The Pu–O shell observed for the nanoparticles generally matches the general description of its PuO₂ counterpart but is often characterized by a distorted peak suggesting Pu–O bond length splitting in some reports. The presence of multiple sites for the Pu–O distances remains the subject of discussions due to a certain analogy reported for some nanoparticles and PuO_2+x. Particularly, the observation of a shoulder at R+φ = 1.9 Å in the FT of the Pu L₃ edge EXAFS spectra of PuO₂ colloids suggested structural similarities and the potential contribution of other Pu oxidation states to the structure of the nanoparticles.^40,45,192 Also, different oxidation states might be observed in XAS data without necessarily coming from the nanoparticle itself but due to a potential contribution of soluble ionic species from the solution.¹¹³ The interpretation of the Pu–O shell is difficult and challenging because several external parameters can affect the data treatment around that distance involving the generation of artefacts or misinterpretations which complicates the comparison between the authors. Particularly, the chosen wavevector range, the influence of the Pu–Pu coordination sphere on the spline removal or the double electron excitation signal observed in the L₃ edge spectra of An have been suggested to spuriously modify the Pu–O shell contribution to the EXAFS signal.^94,156,195 These external parameters are added to the intrinsic properties of the studied nanomaterials which are also known to significantly impact the EXAFS spectra.¹⁵⁶ The observation and interpretation of the atomic scale variations of the nanoparticles are therefore tricky and must be considered with caution.

Several approaches have been proposed in the literature to fit the L₃ EXAFS spectra of nanosized Pu oxides. The simplest model consists of using a single Pu–O shell assuming a PuO₂-like structure with Pu–O and Pu–Pu distances respectively located at 2.31 and 3.81 Å. This model is often favored because only two distances are used to fit the data and the potential contribution of other distances is not explained but rather counterbalanced with an increased Debye Waller factor (DWF) parameter resulting in an important local disorder around the absorbing atom when compared to the bulk PuO₂ reference. Such an approach has been successfully used to fit high-fired oxides with rational and consistent structural parameters (see for instance Martin et al.,¹⁹⁶Table 2). By using a single Pu–O shell, Ekberg et al. obtained good similarity between the fitted structural parameters they obtained for bulk PuO₂ and their nanoparticles with quite a high Debye–Waller factor coefficient of 8.1 × 10⁻³ Ų for the Pu–O shell which increased to 15.2 × 10⁻³ Ų when the particles were aging (see Table 2 for the structural parameters). This way, the Debye Waller factor provides overall information about the local structural disorder resulting from both the thermal (i.e., dynamic or vibrational) and static (i.e., configurational) displacements of atoms from their ideal lattice positions.^197,198 The presence of lattice strains and defects including, for instance, dislocations, steps, insertions, vacancies, etc. would contribute to the increase of this parameter.

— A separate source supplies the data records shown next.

Background: an optimization exercise with open tools, aiming at small area. Do not read the settings as production practice.
RTL that was checked went through simulation tests only; none was proved equivalent to the original.
Power is estimated from default activity; no workload was simulated.

==> try-lagoon: inputs <==
// flappybird
module flappybird(
  input  clk_100,
  input  rst,
  input  up,
  input  start,
  input  button,
  output wire audio,
  output wire [2:0] r,
  output wire [2:0] g,
  output wire [1:0] b,
  output wire hs,
  output wire vs,
  output wire [6:0] seven_seg,
  output wire [7:0] seg_select
);
Settings: LEC_CHECK=0, CAP_MARGIN=20, CORE_MARGIN=2, CORE_UTILIZATION=40, PLACE_DENSITY=0.6, SLEW_MARGIN=20; clock period 10.0 ns.
standard.sh (not shown) runs the stock make flow with config.mk's settings and CLKGATE_MAP_FILE= SYNTH_SCRIPT=/design/flow/synth_recipe.tcl, a recipe that flattens the netlist after the stock synthesis.
==> flow/flow/run.sh <==
#!/bin/bash
# Standard ORFS layout, but synthesis maps the logic for area: an area-oriented ABC script in
# place of the speed script, and no half/full-adder cell mapping. Registers, their names and
# cell types are those of the standard synthesis (same synth_recipe.tcl, same flop mapping).
set -euo pipefail
rm -rf myscripts
cp -r "$FLOW_HOME/scripts" myscripts
cp flow/abc_area.script myscripts/abc_speed.script
bash standard.sh SCRIPTS_DIR="$PWD/myscripts" ADDER_MAP_FILE= synth > synth.log 2>&1
bash standard.sh > layout.log 2>&1
==> flow/flow/abc_area.script <==
strash
dc2
dch -f
amap
topo
==> inputs of try-garnet, as changes to try-lagoon <==
--- a/flow/flow/run.sh
+++ b/flow/flow/run.sh
@@ -3,4 +3,5 @@
 # place of the speed script, and no half/full-adder cell mapping. Registers, their names and
 # cell types are those of the standard synthesis (same synth_recipe.tcl, same flop mapping).
+# Clock tree: smaller buffers and no dummy loads.
 set -euo pipefail
 rm -rf myscripts
@@ -8,3 +9,3 @@
 cp flow/abc_area.script myscripts/abc_speed.script
 bash standard.sh SCRIPTS_DIR="$PWD/myscripts" ADDER_MAP_FILE= synth > synth.log 2>&1
-bash standard.sh > layout.log 2>&1
+bash standard.sh "CTS_ARGS=-sink_clustering_enable -repair_clock_nets -dont_use_dummy_load -buf_list sky130_fd_sc_hd__clkbuf_4 -sink_clustering_size 30 -sink_clustering_max_diameter 120" > layout.log 2>&1
==> summary of the runs <==
Against try-lagoon, the clock power of try-garnet is smaller by 61%. Critical path depth is the same in try-lagoon and try-garnet. In try-garnet the register-to-register slack is higher than in try-lagoon, by 20 ps. Against try-garnet, the final cell count of try-lagoon is larger by about 1%. In try-lagoon the total power is higher than in try-garnet, by about 47%. try-garnet finished clean. try-lagoon completed without violations. In try-garnet the global-route usage is lower than in try-lagoon, by 0.50 points. Of try-garnet and try-lagoon, try-lagoon has the higher via count (gap about 0.4%, measured against try-lagoon). Against try-lagoon, the cell area of try-garnet is lower by 5.3%.
==> figures <==
Run status: try-lagoon finished clean; try-garnet finished clean
Actual slew at the worst max-slew pin: try-lagoon 926 ps; try-garnet 925 ps
Max IR drop VDD: try-lagoon 123 uV; try-garnet 83.3 uV
Worst Path Arrival: try-lagoon 5610 ps; try-garnet 5700 ps
Clock network fraction of total power: try-lagoon 52.1%; try-garnet 29.7%
Clock latency on the worst-skew pair: try-lagoon 430 ps; try-garnet 530 ps
Fmax achieved: try-lagoon 0.189 GHz; try-garnet 0.190 GHz
Seq pwr: try-lagoon 556 uW; try-garnet 555 uW
Worst clock skew on the final layout: try-lagoon 11.3 ps; try-garnet 36.6 ps
Switching portion of total power: try-lagoon 22.5%; try-garnet 24.3%
Multi-input gate share of the layout cell area: try-lagoon 49.1%; try-garnet 51.8%
Sum of internal, switching and leakage power: try-lagoon 1240 uW; try-garnet 845 uW
Met1 global-route usage: try-lagoon 31.9%; try-garnet 31.5%
Worst slew margin: try-lagoon 37.8%; try-garnet 37.8%
Detailed-routing iteration count for the pre-antenna-repair pass: try-lagoon 8; try-garnet 5
Detail Route met2 WL: try-lagoon 9.81 mm; try-garnet 9.58 mm
Routed WL: try-lagoon 22.4 mm; try-garnet 21.9 mm
Setup ws final: try-lagoon 4720 ps; try-garnet 4740 ps
No functional check of the RTL was part of any run of this note.

========
==> trial 20 <==
flappybird, a different RTL version from the one above (not shown whole).
export LEC_CHECK = 0
export CAP_MARGIN = 20
export CORE_MARGIN = 2
export CORE_UTILIZATION = 60
export PLACE_DENSITY = 0.75
export SLEW_MARGIN = 20
create_clock -name core_clock -period 10.0 [get_ports {clk_100}]
==> flow/flow/run.sh <==
#!/bin/bash
# Standard ORFS layout with three changes to how it is made:
#  - synthesis maps the logic for area: flow/abc_area.script replaces ABC's speed script, and
#    no half/full-adder cells are mapped (ADDER_MAP_FILE empty). The synthesis script, the
#    flip-flop mapping and hence the registers (names, cell types) are the standard ones.
#  - port buffers are buf_1 cells (every input and output port still gets its buffer);
#  - the clock tree uses clkbuf_4 cells and no dummy loads.
set -euo pipefail
rm -rf myscripts
cp -r "$FLOW_HOME/scripts" myscripts
cp flow/abc_area.script myscripts/abc_speed.script
bash standard.sh SCRIPTS_DIR="$PWD/myscripts" ADDER_MAP_FILE= synth > synth.log 2>&1
bash standard.sh "BUFFER_PORTS_ARGS=-buffer_cell sky130_fd_sc_hd__buf_1" \
  "CTS_ARGS=-sink_clustering_enable -repair_clock_nets -dont_use_dummy_load -buf_list sky130_fd_sc_hd__clkbuf_4 -sink_clustering_size 20 -sink_clustering_max_diameter 100" \
  > layout.log 2>&1
==> flow/flow/abc_area.script <==
strash
dc2
&get -n
&deepsyn -T 150
&put
dch -f
amap
mfs3 -a
topo
==> inputs of build 37, as changes to trial 20 <==
--- a/flow/design.v
+++ b/flow/design.v
@@ -720,16 +720,18 @@
   reg [9:0] rb;         
   reg [9:0] gap;        
   reg [2:0] spd;        
   reg [8:0] rnd_hi;     
   reg       success, first;
   wire [9:0] rnd = {rnd_hi, m[3] ^ m[2]};
   wire bird_low  = (ub >= 10'd479) && (ub <= 10'd992);    
-  wire [9:0] ug  = ub - gap;
-  wire coll_geom = (ug > 10'd119) && (ub < 10'd993);       
+  wire [9:0] tv_ = ((m[1:0] == 2'd2) ? ub : vc) - gap;
+  reg coll_geom;                                         
+  always @(posedge clk_100)
+    if (m[6:0] == 7'd62) coll_geom <= (tv_ > 10'd119) && (ub < 10'd993);
   wire in_pipe   = (rb >= 10'd201) && (rb <= 10'd280);    
   always @(posedge clk_100)
     if (rst) rnd_hi <= 9'd75;
     else if (sjclk) begin
       if (m[3]) rnd_hi <= rnd_hi + 1'b1;
       else if (rnd_hi == 9'd200) rnd_hi <= 9'd17;
     end
@@ -779,15 +781,14 @@
         else if (first && success) first <= 1'b0;
       end else if (bird_low) success <= 1'b0;
       else first <= 1'b1;
     end
   wire [9:0] tb_ = vc - ub - 10'd1;
   wire bird_px = (tb_ < 10'd30) && (hc >= 10'd201) && (hc <= 10'd230);
   wire [9:0] tp_ = rb - hc - 10'd1;
-  wire [9:0] tv_ = vc - gap;
   wire pipe_px = (tp_ <= 10'd48) && (tv_ > 10'd150);
   reg [1:0] col;
   always @(posedge clk_100)
     if (rst) col <= 2'd0;
     else if (ce) begin
       if (!videoen) col <= 2'd0;
       else if (start) begin
==> flow/flow/run.sh (replaced) <==
#!/bin/bash
# Standard ORFS layout with three changes to how it is made:
#  - synthesis maps the logic for area: flow/abc_area.script replaces ABC's speed script, and
#    no half/full-adder cells are mapped (ADDER_MAP_FILE empty). The synthesis script, the
#    flip-flop mapping and hence the registers (names, cell types) are the standard ones.
#    If ABC fails with that script, synthesis is rerun with flow/abc_area_safe.script.
#  - port buffers are buf_1 cells (every input and output port still gets its buffer);
#  - the clock tree uses clkbuf_4 cells and no dummy loads.
set -euo pipefail
rm -rf myscripts
cp -r "$FLOW_HOME/scripts" myscripts
cp flow/abc_area.script myscripts/abc_speed.script
if ! bash standard.sh SCRIPTS_DIR="$PWD/myscripts" ADDER_MAP_FILE= synth > synth.log 2>&1; then
  cp flow/abc_area_safe.script myscripts/abc_speed.script
  bash standard.sh SCRIPTS_DIR="$PWD/myscripts" ADDER_MAP_FILE= synth > synth_safe.log 2>&1
fi
bash standard.sh "BUFFER_PORTS_ARGS=-buffer_cell sky130_fd_sc_hd__buf_1" \
  "CTS_ARGS=-sink_clustering_enable -repair_clock_nets -dont_use_dummy_load -buf_list sky130_fd_sc_hd__clkbuf_4 -sink_clustering_size 20 -sink_clustering_max_diameter 100" \
  > layout.log 2>&1
==> flow/flow/abc_area.script (replaced) <==
strash
dc2
&get -n
&deepsyn -T 150
&put
dch -f
amap
topo
==> flow/flow/abc_area_safe.script (new file) <==
strash
dc2
dch -f
amap
topo
==> metrics.cfg <==
[outcome]
outcome=stopped before the end
failing_step=1_2_yosys
error_line=ERROR: ABC failed with status 6

[yosys]
ys_warn_count=1

# the run above: trial 20

==> metrics.cfg <==
[outcome]
outcome=complete, no violations

[hold_path]
hp-class=reg -> reg

[layout]
seq_cells=135

[timing]
hold_viol_final=0
drv_slew=0

[floorplanning]
ios=31

[drt]
drt_iter0_drc=615
vias=7401

[clock_tree]
cts_setup_buffers=0

# the run above: build 37


========
==> harbor: inputs <==
flappybird, a different RTL version from the one above (not shown whole).
clock: 10.0 ns
lec_check: 0
cap_margin: 20
core_margin: 2
core_utilization: 60
place_density: 0.75
slew_margin: 20
==> flow/flow/run.sh <==
#!/bin/bash
# Standard ORFS layout with three changes to how it is made:
#  - synthesis maps the logic for area: an area-oriented ABC script (flow/abc_*.script) replaces
#    ABC's speed script, and no half/full-adder cells are mapped (ADDER_MAP_FILE empty). The
#    synthesis script, the flip-flop mapping and hence the registers (names, cell types) are the
#    standard ones. Synthesis is run with scripts a and b (c if both fail) and the one with the
#    smaller cell area is kept; each attempt's output is in synth_<x>.log.
#  - port buffers are buf_1 cells (every input and output port still gets its buffer);
#  - the clock tree uses clkbuf_8 cells and no dummy loads.
set -uo pipefail
rm -rf myscripts
cp -r "$FLOW_HOME/scripts" myscripts
STAT=orfs/reports/sky130hd/flappybird/base/synth_stat.txt
best=""; best_area=""
for x in a b c; do
  if [[ $x == c && -n $best ]]; then break; fi
  rm -rf orfs
  cp flow/abc_$x.script myscripts/abc_speed.script
  if bash standard.sh SCRIPTS_DIR="$PWD/myscripts" ADDER_MAP_FILE= synth > synth_$x.log 2>&1 && [[ -f $STAT ]]; then
    area=$(awk '/Chip area for module/ {print $NF}' $STAT | tail -1)
    echo "synthesis $x: area $area" >> synth_choice.log
    if [[ -z $best ]] || awk "BEGIN {exit !($area < $best_area)}"; then
      rm -rf orfs_best; mv orfs orfs_best; best=$x; best_area=$area
    fi
  else
    echo "synthesis $x: failed" >> synth_choice.log
  fi
done
[[ -n $best ]] || exit 1
echo "kept $best" >> synth_choice.log
rm -rf orfs; mv orfs_best orfs
set -e
bash standard.sh "BUFFER_PORTS_ARGS=-buffer_cell sky130_fd_sc_hd__buf_1" \
  "CTS_ARGS=-sink_clustering_enable -repair_clock_nets -dont_use_dummy_load -buf_list sky130_fd_sc_hd__clkbuf_8" \
  > layout.log 2>&1
==> flow/flow/abc_a.script <==
strash
dc2
&get -n
&deepsyn -T 150
&put
dch -f
amap
mfs3 -a -e
topo
==> flow/flow/abc_b.script <==
strash
dc2
&get -n
&deepsyn -T 150
&put
dch -f
amap
topo
==> flow/flow/abc_c.script <==
strash
dc2
dch -f
amap
topo
==> sierra (differences from harbor) <==
==> flow/flow/run.sh (replaced) <==
#!/bin/bash
set -uo pipefail
rm -rf myscripts
cp -r "$FLOW_HOME/scripts" myscripts
STAT=orfs/reports/sky130hd/flappybird/base/synth_stat.txt
best=""; best_area=""
for x in a a2 b c; do
  if [[ $x == c && -n $best ]]; then break; fi
  rm -rf orfs
  cp flow/abc_$x.script myscripts/abc_speed.script
  if bash standard.sh SCRIPTS_DIR="$PWD/myscripts" ADDER_MAP_FILE= synth > synth_$x.log 2>&1 && [[ -f $STAT ]]; then
    area=$(awk '/Chip area for module/ {print $NF}' $STAT | tail -1)
    echo "synthesis $x: area $area" >> synth_choice.log
    if [[ -z $best ]] || awk "BEGIN {exit !($area < $best_area)}"; then
      rm -rf orfs_best; mv orfs orfs_best; best=$x; best_area=$area
    fi
  else
    echo "synthesis $x: failed" >> synth_choice.log
  fi
done
[[ -n $best ]] || exit 1
echo "kept $best" >> synth_choice.log
rm -rf orfs; mv orfs_best orfs
set -e
CTS="-sink_clustering_enable -repair_clock_nets -dont_use_dummy_load -buf_list"
bash standard.sh "BUFFER_PORTS_ARGS=-buffer_cell sky130_fd_sc_hd__buf_1" \
  "CTS_ARGS=$CTS sky130_fd_sc_hd__clkbuf_4" > layout.log 2>&1
R=orfs/results/sky130hd/flappybird/base
slew=$(SLEW_ODB=$R/6_final.odb SLEW_SDC=$R/6_final.sdc SLEW_SPEF=$R/6_final.spef \
  SLEW_LIB="$FLOW_HOME/platforms/sky130hd/lib/sky130_fd_sc_hd__tt_025C_1v80.lib" \
  openroad -no_init -exit flow/clkslew.tcl 2>&1 | tee slew.log | awk '/^CLK_PIN_SLEW_MAX/ {print $2}') || true
echo "clkbuf_4 clock tree: clock-pin slew ${slew:-unknown} ns" >> cts_choice.log
if [[ -z $slew ]] || awk "BEGIN {exit !($slew > 0.124)}"; then
  echo "redoing the clock tree with clkbuf_8" >> cts_choice.log
  bash standard.sh clean_cts clean_route clean_finish > clean.log 2>&1
  rm -f out/final.def
  bash standard.sh "BUFFER_PORTS_ARGS=-buffer_cell sky130_fd_sc_hd__buf_1" \
    "CTS_ARGS=$CTS sky130_fd_sc_hd__clkbuf_8" > layout_clkbuf_8.log 2>&1
fi
==> flow/flow/abc_a2.script (new file) <==
strash
dc2
&get -n
&deepsyn -T 150 -S 5
&put
dch -f
amap
mfs3 -a -e
topo
==> flow/flow/clkslew.tcl (new file) <==
# Largest slew at a flip-flop clock pin (either edge, early or late), in ns, on the routed layout.
read_db $::env(SLEW_ODB)
read_liberty $::env(SLEW_LIB)
read_sdc $::env(SLEW_SDC)
read_spef $::env(SLEW_SPEF)
set_propagated_clock [all_clocks]
set worst 0
foreach pin [get_pins -hierarchical */CLK] {
  foreach a {max min} { foreach e {rise fall} {
    set s [get_property $pin slew_${a}_$e]
    if {[string is double -strict $s] && $s > $worst} { set worst $s }
  } }
}
puts "CLK_PIN_SLEW_MAX $worst"
==> flow_metrics.py <==
metrics = {
    "status": {
        "status": "complete, no violations",
    },
    "synth": {
        "synth_top_cell_area_share_pct": 37.5,
        "synth_cell_types": 55,
    },
    "critical_path": {
        "cpMostUsedCell": "clkinv_1",
    },
    "timing": {
        "period_share_pct": 46.2,
    },
    "cells_and_area": {
        "multi_input_area_mm2": 0.00385,
    },
}
# the run above: harbor

==> flow_metrics.py <==
metrics = {
    "synth": {
        "synth_cell_types": 51,
        "synth_top_cell_area_share_pct": 37.9,
    },
    "cells_and_area": {
        "multi_input_area_mm2": 0.00383,
    },
    "status": {
        "status": "complete, no violations",
    },
    "critical_path": {
        "arrival_ns": 5.74,
    },
}
# the run above: sierra


========
==> maple <==
flappybird again, from the RTL that the note above started with.
Settings: LEC_CHECK=0, CAP_MARGIN=20, CORE_MARGIN=2, CORE_UTILIZATION=60, PLACE_DENSITY=0.75, SLEW_MARGIN=20; clock period 10.0 ns.
==> flow/flow/run.sh <==
#!/bin/bash
set -uo pipefail
rm -rf myscripts
cp -r "$FLOW_HOME/scripts" myscripts
STAT=orfs/reports/sky130hd/flappybird/base/synth_stat.txt
best=""; best_area=""
for x in a a2 a3 b c; do
  if [[ $x == c && -n $best ]]; then break; fi
  rm -rf orfs
  cp flow/abc_$x.script myscripts/abc_speed.script
  if bash standard.sh SCRIPTS_DIR="$PWD/myscripts" ADDER_MAP_FILE= synth > synth_$x.log 2>&1 && [[ -f $STAT ]]; then
    area=$(awk '/Chip area for module/ {print $NF}' $STAT | tail -1)
    echo "synthesis $x: area $area" >> synth_choice.log
    if [[ -z $best ]] || awk "BEGIN {exit !($area < $best_area)}"; then
      rm -rf orfs_best; mv orfs orfs_best; best=$x; best_area=$area
    fi
  else
    echo "synthesis $x: failed" >> synth_choice.log
  fi
done
[[ -n $best ]] || exit 1
echo "kept $best" >> synth_choice.log
rm -rf orfs; mv orfs_best orfs
set -e
CTS="-sink_clustering_enable -repair_clock_nets -dont_use_dummy_load -buf_list"
bash standard.sh "BUFFER_PORTS_ARGS=-buffer_cell sky130_fd_sc_hd__buf_1" \
  "CTS_ARGS=$CTS sky130_fd_sc_hd__clkbuf_4" > layout.log 2>&1
R=orfs/results/sky130hd/flappybird/base
slew=$(SLEW_ODB=$R/6_final.odb SLEW_SDC=$R/6_final.sdc SLEW_SPEF=$R/6_final.spef \
  SLEW_LIB="$FLOW_HOME/platforms/sky130hd/lib/sky130_fd_sc_hd__tt_025C_1v80.lib" \
  openroad -no_init -exit flow/clkslew.tcl 2>&1 | tee slew.log | awk '/^CLK_PIN_SLEW_MAX/ {print $2}') || true
echo "clkbuf_4 clock tree: clock-pin slew ${slew:-unknown} ns" >> cts_choice.log
if [[ -z $slew ]] || awk "BEGIN {exit !($slew > 0.124)}"; then
  echo "redoing the clock tree with clkbuf_8" >> cts_choice.log
  bash standard.sh clean_cts clean_route clean_finish > clean.log 2>&1
  rm -f out/final.def
  bash standard.sh "BUFFER_PORTS_ARGS=-buffer_cell sky130_fd_sc_hd__buf_1" \
    "CTS_ARGS=$CTS sky130_fd_sc_hd__clkbuf_8" > layout_clkbuf_8.log 2>&1
fi
==> flow/flow/abc_a2.script <==
strash
dc2
&get -n
&deepsyn -T 150 -S 5
&put
dch -f
amap
mfs3 -a -e
topo
==> flow/flow/abc_a3.script <==
strash
dc2
&get -n
&deepsyn -T 150 -S 9
&put
dch -f
amap
mfs3 -a -e
topo
==> flow/flow/clkslew.tcl <==
# Largest slew at a flip-flop clock pin (either edge, early or late), in ns, on the routed layout.
read_db $::env(SLEW_ODB)
read_liberty $::env(SLEW_LIB)
read_sdc $::env(SLEW_SDC)
read_spef $::env(SLEW_SPEF)
set_propagated_clock [all_clocks]
set worst 0
foreach pin [get_pins -hierarchical */CLK] {
  foreach a {max min} { foreach e {rise fall} {
    set s [get_property $pin slew_${a}_$e]
    if {[string is double -strict $s] && $s > $worst} { set worst $s }
  } }
}
puts "CLK_PIN_SLEW_MAX $worst"
Scripts as last shown in full above: flow/flow/abc_a.script, flow/flow/abc_b.script, flow/flow/abc_c.script
==> inputs of umber, as changes to maple <==
--- a/flow/flow/run.sh
+++ b/flow/flow/run.sh
@@ -5,5 +5,5 @@
 STAT=orfs/reports/sky130hd/flappybird/base/synth_stat.txt
 best=""; best_area=""
-for x in a a2 a3 b c; do
+for x in a b c; do
   if [[ $x == c && -n $best ]]; then break; fi
   rm -rf orfs
removed: flow/flow/abc_a2.script
removed: flow/flow/abc_a3.script
==> run summary <==
metric                                                              maple           umber
Outcome                                                    finished clean  finished clean
Worst path most repeated cell                                     o21ai_0        clkinv_1
Maximum vdd drop                                                   103 uV         95.6 uV
Leakage component of the power                                    2.49 nW         2.41 nW
End point of the critical path                                      tc[6]           tc[5]
Combinational share of power                                         5.3%            5.5%
XOR/XNOR share of the synthesized area                                 0%          0.122%
Total Routed Length                                              17100 um        18100 um
Minimum clock period after layout                                 5270 ps         4890 ps
Reg power frac                                                      65.5%           65.4%
Metal3 WL                                                         1020 um         1350 um
Non-clock buffers                                                      31              29
Routed metal-1 wirelength                                         7670 um         8020 um
Die extent in x                                                    112 um          113 um
First-pass detailed-route iteration total                               5              18
Compound-Gate Fraction of Synth Area                                27.1%           27.6%
Fraction of the mapped netlist area in simple logic gates           27.4%           25.8%
Cell at the slowest stage of the critical path                    dfxtp_1         o41ai_1
Hold Crit Endpoint                                                 tc[11]           tc[4]
Clock net power                                                0.000241 W      0.000239 W

-- separate check: timing with driven ports --
No port has a modelled driver above. Below, the same layouts with a new extraction and two added sets of constraints. Step 1, drivers: a clkbuf_16 drives clk_100 and a buf_2 each remaining input, both assumed. Step 2 also shifts input and output timing later by t, the mid clock arrival at the registers, as if the neighbouring blocks saw the same clock. Slacks: ideal ports / drivers / drivers and shift; pairs: ideal ports / drivers.
run	shift t [ns]	setup slack, ns	worst hold slack (ns)	clock arrival spread, ns	cell pins on the clock port's net
try-lagoon	0.467	4.715 / 4.715 / 4.715	0.430 / 0.430 / 0.430	0.012 / 0.012	1
try-garnet	0.545	4.736 / 4.736 / 4.736	0.435 / 0.435 / 0.435	0.037 / 0.037	1
build 37	0.540	5.430 / 5.430 / 5.144	0.463 / 0.463 / 0.463	0.049 / 0.049	1
harbor	0.477	5.384 / 5.384 / 5.358	0.408 / 0.408 / 0.408	0.031 / 0.031	1
sierra	0.569	4.686 / 4.686 / 4.686	0.428 / 0.428 / 0.428	0.021 / 0.022	1
maple	0.569	4.732 / 4.732 / 4.732	0.440 / 0.440 / 0.440	0.049 / 0.049	1
umber	0.533	5.108 / 5.108 / 5.108	0.448 / 0.448 / 0.448	0.042 / 0.042	1
After both steps every run listed still meets setup and hold. For build 37, which loses most, drivers alone change the setup slack by 0.000 ns; drivers and shift together by -0.286 ns.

Hudry et al. reported structural similarities between L₃ EXAFS spectra acquired for bulk and nanoscale PuO₂ with fitted distances located at 2.31(1) and 3.81(1) Å and coordination numbers at 6.6(8) and 8.1(15) for the Pu–O and Pu–Pu shells, respectively (Table 2).¹¹⁷ The decrease in the peak amplitudes and the high DWF parameters obtained for the Pu–O shell (9 × 10⁻³ Ų) in comparison to the bulk were attributed to a nanoparticle size effect resulting from a higher proportion of probed surface atoms in comparison to the bulk. This effect is well known for other materials and explains the lower coordination and higher degree of disorder. Gerber et al. confirmed this effect by analyzing the structural parameters obtained with a single Pu–O shell (Table 2) on PuO₂ nanoparticles synthesized by ammonia addition into Pu(III) to Pu(V) aqueous solutions (Fig. 14). Note, the absence of Pu–O shell splitting was mentioned by the authors. Although the model well reproduced the data, very high DWF values were observed for the Pu–O shells of the various samples (10 × 10⁻³ Ų as an upper constrained limit). The lower coordination numbers and higher DWF observed for both shells were also attributed to a nanoparticle effect when compared to bulk PuO₂.¹¹¹ More generally and in combination with other techniques, these examples confirm the observation of PuO₂ nanoparticles with a high degree of local disorder as evidenced by the decreased coordination numbers and strong DWF parameters.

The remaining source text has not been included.